I don’t want to say much more about this film and definitely don’t want to give away any spoilers. I’ll just add this much. The movie presents the war from the perspective of two Lebanese Arabs who are very different from each other — they have different religions, different access to the outside world, and vastly different relationships to money and wealth. The movie is very hard on Israel, though it doesn’t refrain from a dig or two against Hezbollah, and its moral center rejects extremism and laments the longstanding dysfunctional inter-group violence that has plagued modern Lebanon for a long time. Ultimately, though, this is a movie in which the primary author of the violence and the terrorizing devastation being faced by the Lebanese people we encounter throughout is Israel. The movie makes a point of Israel’s use of cluster bombs during the war, including the unexploded ordinance that these hideous weapons leave behind, which easily claim the lives of kids and others who happen upon them. (Note: Hezbollah also used cluster bombs in its rocket attacks on Israeli civilian centers during this war, and human rights organizations such as Human Rights Watch condemned both Israel and Hezbollah for their actions involving these munitions.) But this movie is focused on the absolute re-devastation of southern Lebanon, and one of its themes is the way in which people will move heaven and earth to try to find or save their child, and how that kind of fierce love and attachment supersedes everything else.

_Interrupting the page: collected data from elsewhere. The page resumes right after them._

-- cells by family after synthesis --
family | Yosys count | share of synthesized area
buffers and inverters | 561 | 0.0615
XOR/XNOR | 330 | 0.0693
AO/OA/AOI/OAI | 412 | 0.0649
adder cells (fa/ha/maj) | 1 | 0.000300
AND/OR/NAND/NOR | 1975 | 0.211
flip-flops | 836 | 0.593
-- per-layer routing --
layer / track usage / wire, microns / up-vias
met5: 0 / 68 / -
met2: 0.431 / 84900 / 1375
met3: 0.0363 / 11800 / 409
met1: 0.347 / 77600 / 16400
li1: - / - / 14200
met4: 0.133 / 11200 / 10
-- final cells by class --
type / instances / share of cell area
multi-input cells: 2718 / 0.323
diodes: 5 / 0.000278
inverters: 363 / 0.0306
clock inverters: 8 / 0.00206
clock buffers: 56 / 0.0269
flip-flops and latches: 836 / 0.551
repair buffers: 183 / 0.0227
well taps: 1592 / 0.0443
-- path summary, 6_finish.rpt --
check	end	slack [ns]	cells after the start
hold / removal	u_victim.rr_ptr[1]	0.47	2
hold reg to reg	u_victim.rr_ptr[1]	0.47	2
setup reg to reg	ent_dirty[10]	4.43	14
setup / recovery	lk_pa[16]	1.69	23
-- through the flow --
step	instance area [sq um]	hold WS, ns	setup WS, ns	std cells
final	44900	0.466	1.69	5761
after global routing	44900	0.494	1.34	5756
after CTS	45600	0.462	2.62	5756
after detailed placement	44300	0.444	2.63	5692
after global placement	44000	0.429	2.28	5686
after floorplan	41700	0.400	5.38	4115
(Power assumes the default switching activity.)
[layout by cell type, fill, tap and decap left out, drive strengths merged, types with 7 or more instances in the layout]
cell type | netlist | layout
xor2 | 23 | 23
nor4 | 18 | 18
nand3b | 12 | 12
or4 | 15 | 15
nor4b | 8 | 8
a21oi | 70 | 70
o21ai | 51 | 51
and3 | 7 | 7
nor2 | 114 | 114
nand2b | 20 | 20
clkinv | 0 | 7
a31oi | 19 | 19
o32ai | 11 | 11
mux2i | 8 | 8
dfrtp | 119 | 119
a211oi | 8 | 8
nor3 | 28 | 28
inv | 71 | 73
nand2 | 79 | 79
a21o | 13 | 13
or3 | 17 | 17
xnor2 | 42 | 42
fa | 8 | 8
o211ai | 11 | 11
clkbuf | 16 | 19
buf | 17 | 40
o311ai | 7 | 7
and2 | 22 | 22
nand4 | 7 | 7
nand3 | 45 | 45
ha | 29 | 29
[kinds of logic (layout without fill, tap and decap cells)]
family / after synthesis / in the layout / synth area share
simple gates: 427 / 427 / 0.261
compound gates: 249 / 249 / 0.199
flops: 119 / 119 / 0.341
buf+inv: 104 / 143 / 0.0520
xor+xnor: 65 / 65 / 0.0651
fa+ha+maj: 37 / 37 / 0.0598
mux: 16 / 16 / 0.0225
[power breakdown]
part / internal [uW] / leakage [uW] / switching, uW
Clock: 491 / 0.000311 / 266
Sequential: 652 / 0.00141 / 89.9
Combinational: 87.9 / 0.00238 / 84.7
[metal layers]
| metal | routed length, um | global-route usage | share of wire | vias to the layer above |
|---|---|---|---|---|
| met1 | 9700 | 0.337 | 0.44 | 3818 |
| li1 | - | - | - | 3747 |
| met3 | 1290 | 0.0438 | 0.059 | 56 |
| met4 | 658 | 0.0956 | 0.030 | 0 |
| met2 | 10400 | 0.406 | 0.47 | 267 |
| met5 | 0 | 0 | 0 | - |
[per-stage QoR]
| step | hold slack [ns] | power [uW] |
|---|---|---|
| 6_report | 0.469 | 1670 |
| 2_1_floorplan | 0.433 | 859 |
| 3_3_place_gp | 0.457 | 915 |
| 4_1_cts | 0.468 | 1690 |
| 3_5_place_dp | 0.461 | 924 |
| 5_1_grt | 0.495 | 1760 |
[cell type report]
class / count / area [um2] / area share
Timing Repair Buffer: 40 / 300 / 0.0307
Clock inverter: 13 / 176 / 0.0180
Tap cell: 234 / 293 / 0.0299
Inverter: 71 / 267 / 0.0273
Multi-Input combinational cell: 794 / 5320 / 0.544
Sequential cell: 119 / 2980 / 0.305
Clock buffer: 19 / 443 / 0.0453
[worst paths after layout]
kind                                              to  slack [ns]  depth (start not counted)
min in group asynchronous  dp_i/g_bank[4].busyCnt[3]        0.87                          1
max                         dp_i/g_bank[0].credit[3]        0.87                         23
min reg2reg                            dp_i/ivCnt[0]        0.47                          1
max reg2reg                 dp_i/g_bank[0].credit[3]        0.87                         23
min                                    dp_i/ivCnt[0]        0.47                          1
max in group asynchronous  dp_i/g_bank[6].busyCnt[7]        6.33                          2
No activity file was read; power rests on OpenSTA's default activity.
`src/rtl/uart_rx_pkg.sv`:
```
// Shared types for the UART receive path.
// Assumes: nothing beyond IEEE 1800-2017.
package uart_rx_pkg;

    // Receive framer states
    typedef enum logic [2:0] {
        RX_OFF,
        RX_HUNT,
        RX_START,
        RX_DATA,
        RX_STOP
    } rx_state_e;

endpackage

```
`src/rtl/uart_rx_sync.sv`:
```
// Two-flop synchronizer for the asynchronous serial input.
// Assumes: the line idles high, so both flops reset to 1.
module uart_rx_sync (
    input  logic clk,
    input  logic rst_n,
    input  logic din,
    output logic dout
);
    logic meta;

    // Retime the raw line through two flops
    always_ff @(posedge clk) begin
        if (!rst_n) begin
            meta <= 1'b1;
            dout <= 1'b1;
        end else begin
            meta <= din;
            dout <= meta;
        end
    end
endmodule

```
`src/rtl/uart_rx_framer.sv`:
```
// Bit engine: hunts for a falling edge, confirms the start bit at half a bit,
// shifts in DATA_W bits LSB first at bit centres and checks the stop bit.
// Emits a one-cycle byte_valid only for frames with a high stop bit.
// Assumes: baud_div >= 4, and rxd_s is already synchronized.
module uart_rx_framer
    import uart_rx_pkg::*;
#(
    parameter int DATA_W = 8,
    parameter int DIV_W  = 16
) (
    input  logic              clk,
    input  logic              rst_n,
    input  logic              start_rx,
    input  logic              stop_rx,
    input  logic              rxd_s,
    input  logic [DIV_W-1:0]  baud_div,
    output logic              byte_valid,
    output logic [DATA_W-1:0] byte_data,
    output logic              enabled
);
    localparam int IDX_W = (DATA_W > 1) ? $clog2(DATA_W) : 1;
    localparam logic [IDX_W-1:0] LAST_IDX = IDX_W'(DATA_W - 1);
    localparam logic [DIV_W-1:0] ONE = DIV_W'(1);

    rx_state_e         state;
    logic [DIV_W-1:0]  cnt;
    logic [IDX_W-1:0]  bit_idx;
    logic [DATA_W-1:0] shreg;
    logic              stop_req;
    logic              rxd_prev;
    logic [DIV_W-1:0]  half_m1;
    logic [DIV_W-1:0]  full_m1;
    logic              halt;

    assign half_m1   = (baud_div >> 1) - ONE;
    assign full_m1   = baud_div - ONE;
    assign halt      = stop_req | stop_rx;
    assign enabled   = (state != RX_OFF);
    assign byte_data = shreg;

    // Remember the previous line level for falling-edge detection
    always_ff @(posedge clk) begin
        if (!rst_n) rxd_prev <= 1'b1;
        else        rxd_prev <= rxd_s;
    end

    // Frame state machine with bit timing, shifting and stop request handling
    always_ff @(posedge clk) begin
        if (!rst_n) begin
            state      <= RX_OFF;
            cnt        <= '0;
            bit_idx    <= '0;
            shreg      <= '0;
            stop_req   <= 1'b0;
            byte_valid <= 1'b0;
        end else begin
            byte_valid <= 1'b0;
            if (start_rx)     stop_req <= 1'b0;
            else if (stop_rx) stop_req <= 1'b1;
            case (state)
                RX_OFF: begin
                    if (start_rx) state <= RX_HUNT;
                end
                RX_HUNT: begin
                    if (halt && !start_rx) begin
                        state    <= RX_OFF;
                        stop_req <= 1'b0;
                    end else if (rxd_prev && !rxd_s) begin
                        state <= RX_START;
                        cnt   <= '0;
                    end
                end
                RX_START: begin
                    if (cnt == half_m1) begin
                        cnt     <= '0;
                        bit_idx <= '0;
                        if (!rxd_s) state <= RX_DATA;
                        else        state <= RX_HUNT;
                    end else begin
                        cnt <= cnt + ONE;
                    end
                end
                RX_DATA: begin
                    if (cnt == full_m1) begin
                        cnt   <= '0;
                        shreg <= {rxd_s, shreg[DATA_W-1:1]};
                        if (bit_idx == LAST_IDX) state <= RX_STOP;
                        else bit_idx <= bit_idx + 1'b1;
                    end else begin
                        cnt <= cnt + ONE;
                    end
                end
                RX_STOP: begin
                    if (cnt == full_m1) begin
                        cnt        <= '0;
                        byte_valid <= rxd_s;
                        if (halt && !start_rx) begin
                            state    <= RX_OFF;
                            stop_req <= 1'b0;
                        end else begin
                            state <= RX_HUNT;
                        end
                    end else begin
                        cnt <= cnt + ONE;
                    end
                end
                default: state <= RX_OFF;
            endcase
        end
    end
endmodule

```
`src/rtl/uart_rx_fifo_buf.sv`:
```
// Pending-byte queue of DEPTH entries (DEPTH need not be a power of two).
// A push while full with no pop rewrites the newest entry and flags ovf_evt.
// Assumes: the caller never pops an empty queue (such pops are ignored).
module uart_rx_fifo_buf #(
    parameter int WIDTH = 8,
    parameter int DEPTH = 6,
    parameter int CNT_W = $clog2(DEPTH + 1)
) (
    input  logic             clk,
    input  logic             rst_n,
    input  logic             push,
    input  logic [WIDTH-1:0] wdata,
    input  logic             pop,
    output logic [WIDTH-1:0] rdata,
    output logic [CNT_W-1:0] count,
    output logic             ovf_evt
);
    localparam int PTR_W = (DEPTH > 1) ? $clog2(DEPTH) : 1;
    localparam logic [PTR_W-1:0] LAST = PTR_W'(DEPTH - 1);
    localparam logic [CNT_W-1:0] FULL = CNT_W'(DEPTH);

    logic [WIDTH-1:0] slot [DEPTH];
    logic [PTR_W-1:0] wr_ptr, rd_ptr, newest, wr_idx;
    logic             full, pop_ok, push_ok, wr_en;

    function automatic logic [PTR_W-1:0] step(input logic [PTR_W-1:0] p);
        return (p == LAST) ? '0 : p + 1'b1;
    endfunction

    assign full    = (count == FULL);
    assign pop_ok  = pop && (count != '0);
    assign push_ok = push && (!full || pop_ok);
    assign ovf_evt = push && full && !pop_ok;
    assign wr_en   = push_ok || ovf_evt;
    assign newest  = (wr_ptr == '0) ? LAST : wr_ptr - 1'b1;
    assign wr_idx  = ovf_evt ? newest : wr_ptr;
    assign rdata   = slot[rd_ptr];

    // Write the incoming byte into its slot
    always_ff @(posedge clk) begin
        if (!rst_n) begin
            for (int i = 0; i < DEPTH; i++) slot[i] <= '0;
        end else if (wr_en) begin
            slot[wr_idx] <= wdata;
        end
    end

    // Advance pointers and track occupancy
    always_ff @(posedge clk) begin
        if (!rst_n) begin
            wr_ptr <= '0;
            rd_ptr <= '0;
            count  <= '0;
        end else begin
            if (push_ok) wr_ptr <= step(wr_ptr);
            if (pop_ok)  rd_ptr <= step(rd_ptr);
            count <= count + CNT_W'(push_ok) - CNT_W'(pop_ok);
        end
    end
endmodule

```
`src/rtl/uart_rx_core.sv`:
```
// UART receiver top: synchronizer, framer, pending queue and the visible
// data register with move-on-read and a one-cycle ready event.
// rts_n is dropped (driven 1) when free queue slots fall to RTS_FREE.
// Assumes: baud_div >= 4; RTS_FREE < DEPTH.
module uart_rx_core #(
    parameter int DATA_W   = 8,
    parameter int DIV_W    = 16,
    parameter int DEPTH    = 6,
    parameter int RTS_FREE = 4
) (
    input  logic              clk,
    input  logic              rst_n,
    input  logic              start_rx,
    input  logic              stop_rx,
    input  logic              rxd,
    input  logic              rd_strobe,
    input  logic              flow_en,
    input  logic [DIV_W-1:0]  baud_div,
    output logic [DATA_W-1:0] rx_data,
    output logic              rx_ready,
    output logic              rts_n,
    output logic              overflow
);
    localparam int CNT_W = $clog2(DEPTH + 1);
    localparam logic [CNT_W-1:0] RTS_LEVEL = CNT_W'(DEPTH - RTS_FREE);

    logic              rxd_s;
    logic              rx_push;
    logic [DATA_W-1:0] rx_byte;
    logic              rx_enabled;
    logic              pop;
    logic [DATA_W-1:0] head;
    logic [CNT_W-1:0]  fifo_cnt;
    logic              ovf_evt;
    logic              held;

    uart_rx_sync u_sync (
        .clk   (clk),
        .rst_n (rst_n),
        .din   (rxd),
        .dout  (rxd_s)
    );

    uart_rx_framer #(.DATA_W(DATA_W), .DIV_W(DIV_W)) u_framer (
        .clk        (clk),
        .rst_n      (rst_n),
        .start_rx   (start_rx),
        .stop_rx    (stop_rx),
        .rxd_s      (rxd_s),
        .baud_div   (baud_div),
        .byte_valid (rx_push),
        .byte_data  (rx_byte),
        .enabled    (rx_enabled)
    );

    uart_rx_fifo_buf #(.WIDTH(DATA_W), .DEPTH(DEPTH), .CNT_W(CNT_W)) u_fifo (
        .clk     (clk),
        .rst_n   (rst_n),
        .push    (rx_push),
        .wdata   (rx_byte),
        .pop     (pop),
        .rdata   (head),
        .count   (fifo_cnt),
        .ovf_evt (ovf_evt)
    );

    assign pop   = (fifo_cnt != '0) && (!held || rd_strobe);
    assign rts_n = flow_en && (fifo_cnt >= RTS_LEVEL);

    // Load the data register from the queue head and raise the ready event
    always_ff @(posedge clk) begin
        if (!rst_n) begin
            rx_data  <= '0;
            rx_ready <= 1'b0;
            held     <= 1'b0;
        end else begin
            rx_ready <= pop;
            if (pop) begin
                rx_data <= head;
                held    <= 1'b1;
            end else if (rd_strobe) begin
                held <= 1'b0;
            end
        end
    end

    // Sticky overwrite flag, cleared only by reset
    always_ff @(posedge clk) begin
        if (!rst_n)       overflow <= 1'b0;
        else if (ovf_evt) overflow <= 1'b1;
    end
endmodule

```
--- src/rtl/ep0_bit_cell.sv ---
module ep0_bit_cell #(
  parameter bit SET_WINS = 1'b1
) (
  input  logic clk,
  input  logic rst,
  input  logic set_i,
  input  logic clr_i,
  input  logic load_i,
  input  logic load_val_i,
  output logic q_o
);
  logic q_next;

  generate
    if (SET_WINS) begin : g_set_first
      always_comb begin
        if (set_i)       q_next = 1'b1;
        else if (clr_i)  q_next = 1'b0;
        else if (load_i) q_next = load_val_i;
        else             q_next = q_o;
      end
      AST_SET_DOMINATES: assert property (@(posedge clk) disable iff (rst)
        set_i |=> q_o);
    end else begin : g_clr_first
      always_comb begin
        if (clr_i)       q_next = 1'b0;
        else if (set_i)  q_next = 1'b1;
        else if (load_i) q_next = load_val_i;
        else             q_next = q_o;
      end
      AST_CLR_DOMINATES: assert property (@(posedge clk) disable iff (rst)
        clr_i |=> !q_o);
    end
  endgenerate

  always_ff @(posedge clk) begin
    if (rst) q_o <= 1'b0;
    else     q_o <= q_next;
  end
endmodule

--- src/rtl/ep0_irq_gen.sv ---
module ep0_irq_gen #(
  parameter int N_SRC = 3
) (
  input  logic             clk,
  input  logic             rst,
  input  logic [N_SRC-1:0] src_i,
  output logic             irq_o
);
  always_ff @(posedge clk) begin
    if (rst) irq_o <= 1'b0;
    else     irq_o <= |src_i;
  end
endmodule

--- src/rtl/ep0_ctrl_reg.sv ---
module ep0_ctrl_reg
  import ep0_pkg::*;
(
  input  logic             clk,
  input  logic             rst,
  input  logic             cpu_wr,
  input  logic [REG_W-1:0] cpu_wdata,
  output logic [REG_W-1:0] cpu_rdata,
  input  logic             ev_rx_pkt,
  input  logic             ev_in_acked,
  input  logic             ev_stall_sent,
  input  logic             ev_setup_early,
  input  logic             ev_xfer_done,
  output logic             tx_ready,
  output logic             send_stall,
  output logic             data_end,
  output logic             ep_irq
);
  localparam int PAD_W   = REG_W - STATE_W;
  localparam int N_IRQ   = 3;

  ep0_evt_t             evt;
  logic [STATE_W-1:0]   st_q;
  logic [STATE_W-1:0]   set_v, clr_v, load_v, lval_v;
  logic                 setend_hit;
  logic [N_IRQ-1:0]     irq_src;

  assign evt = '{rx_pkt: ev_rx_pkt, in_acked: ev_in_acked, stall_sent: ev_stall_sent,
                 setup_early: ev_setup_early, xfer_done: ev_xfer_done};

  // early SETUP only counts while data-end is clear
  assign setend_hit = evt.setup_early && !st_q[B_DEND];

  always_comb begin
    set_v  = '0;
    clr_v  = '0;
    load_v = '0;
    lval_v = cpu_wdata[STATE_W-1:0];
    // read-only flags: hardware set, strobe clear
    set_v[B_RXRDY]  = evt.rx_pkt;
    clr_v[B_RXRDY]  = cpu_wr && cpu_wdata[W_CLR_RX];
    set_v[B_SEND]   = setend_hit;
    clr_v[B_SEND]   = cpu_wr && cpu_wdata[W_CLR_SE];
    // stalled: hardware set, software load
    set_v[B_STLD]   = evt.stall_sent;
    load_v[B_STLD]  = cpu_wr;
    // self-clearing requests
    load_v[B_TXRDY] = cpu_wr;
    clr_v[B_TXRDY]  = evt.in_acked;
    load_v[B_DEND]  = cpu_wr;
    clr_v[B_DEND]   = evt.in_acked || evt.xfer_done;
    load_v[B_STALL] = cpu_wr;
    clr_v[B_STALL]  = evt.stall_sent;
  end

  generate
    for (genvar i = 0; i < STATE_W; i++) begin : g_bit
      ep0_bit_cell #(.SET_WINS(SET_WINS_MASK[i])) u_cell (
        .clk        (clk),
        .rst        (rst),
        .set_i      (set_v[i]),
        .clr_i      (clr_v[i]),
        .load_i     (load_v[i]),
        .load_val_i (lval_v[i]),
        .q_o        (st_q[i])
      );
    end
  endgenerate

  // interrupt causes
  assign irq_src = {evt.rx_pkt, setend_hit, cpu_wr && cpu_wdata[B_TXRDY] && !st_q[B_TXRDY]};

  ep0_irq_gen #(.N_SRC(N_IRQ)) u_irq (
    .clk   (clk),
    .rst   (rst),
    .src_i (irq_src),
    .irq_o (ep_irq)
  );

  assign cpu_rdata  = {{PAD_W{1'b0}}, st_q};
  assign tx_ready   = st_q[B_TXRDY];
  assign send_stall = st_q[B_STALL];
  assign data_end   = st_q[B_DEND];

  AST_STALL_SELF_CLR: assert property (@(posedge clk) disable iff (rst)
    ev_stall_sent |=> (!send_stall && cpu_rdata[B_STLD]));
  AST_RX_ONLY_BY_EVENT: assert property (@(posedge clk) disable iff (rst)
    $rose(cpu_rdata[B_RXRDY]) |-> $past(ev_rx_pkt));
  AST_SETEND_RAISES_IRQ: assert property (@(posedge clk) disable iff (rst)
    $rose(cpu_rdata[B_SEND]) |-> ep_irq);
  AST_SETEND_NEEDS_NO_DEND: assert property (@(posedge clk) disable iff (rst)
    (ev_setup_early && data_end && !cpu_rdata[B_SEND]) |=> !cpu_rdata[B_SEND]);
  AST_DEND_CLEARED: assert property (@(posedge clk) disable iff (rst)
    (ev_in_acked || ev_xfer_done) |=> !data_end);
  AST_RESET_QUIET: assert property (@(posedge clk)
    $past(rst) |-> (cpu_rdata == '0 && !ep_irq));
endmodule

I remember working as a congregational rabbi during the 2006 Lebanon War, as the Jewish community tends to refer to it. I was, at time time, angry at the devastating use of overwhelming force by the Israelis, and especially by their use of cluster bombs. It seemed obvious that they were choosing not just to hammer Hezbollah in retaliation for their cross-border attacks, but that they wanted the retaliation to devastate civilian communities as well (to “teach the local folks a lesson – that’s what you get if you allow Hezbollah to take over the south of the country?”). If that was the goal, it backfired. Seems that even people who hated being dominated by Hezbollah, their unelected rulers, were even more inclined to hate the Israelis for bombing them all back into the stone age. Anyway, at the time I was also angry at what Hezbollah was doing – launching cross-border attacks that started the war, firing hundreds of rockets at Israeli civilians, using cluster bombs, and intentionally raising fears among Israelis that at some point their rockets might deliver chemical or biological weapons (those weapons were being developed by Assad in neighboring Syria and Hezbollah was allied with Assad and Iran). Although Hezbollah couldn’t inflict anywhere near the damage and rain of bombs that Israel could — the difference between having an air force and not having one — they were also playing a cynical game, kicking the hornets’ nest and willing to risk making martyrs out of thousands of civilians because it suited their ideological and strategic goals. The film takes a couple brief shots at Hezbollah in this regard.

What I think I’ll take away from this movie for a long time is the powerful performances of the two lead characters, and the cinematography, which was nothing short of a close encounter with the hellscape aftermath of rubble, death, disease, loss, and ruin that was wrought by the Israeli air force over the course of the month-long war. The geopolitics that form the backdrop and evolving news headlines of this movie involve not just Israel, Hezbollah, Lebanon, Iran, and Syria, but also France (Lebanon’s previous colonizer and ongoing patronizer in all senses of that word), the UN, and the Western powers, China, and the rich Gulf States. All of those political, military, religious, and economic forces swirl but fall away in the immediacy of the mother-child bond, in the case of Zeina, and the struggle to survive an unforgiving reality with little more than one’s wits and an old taxicab in the case of Tony.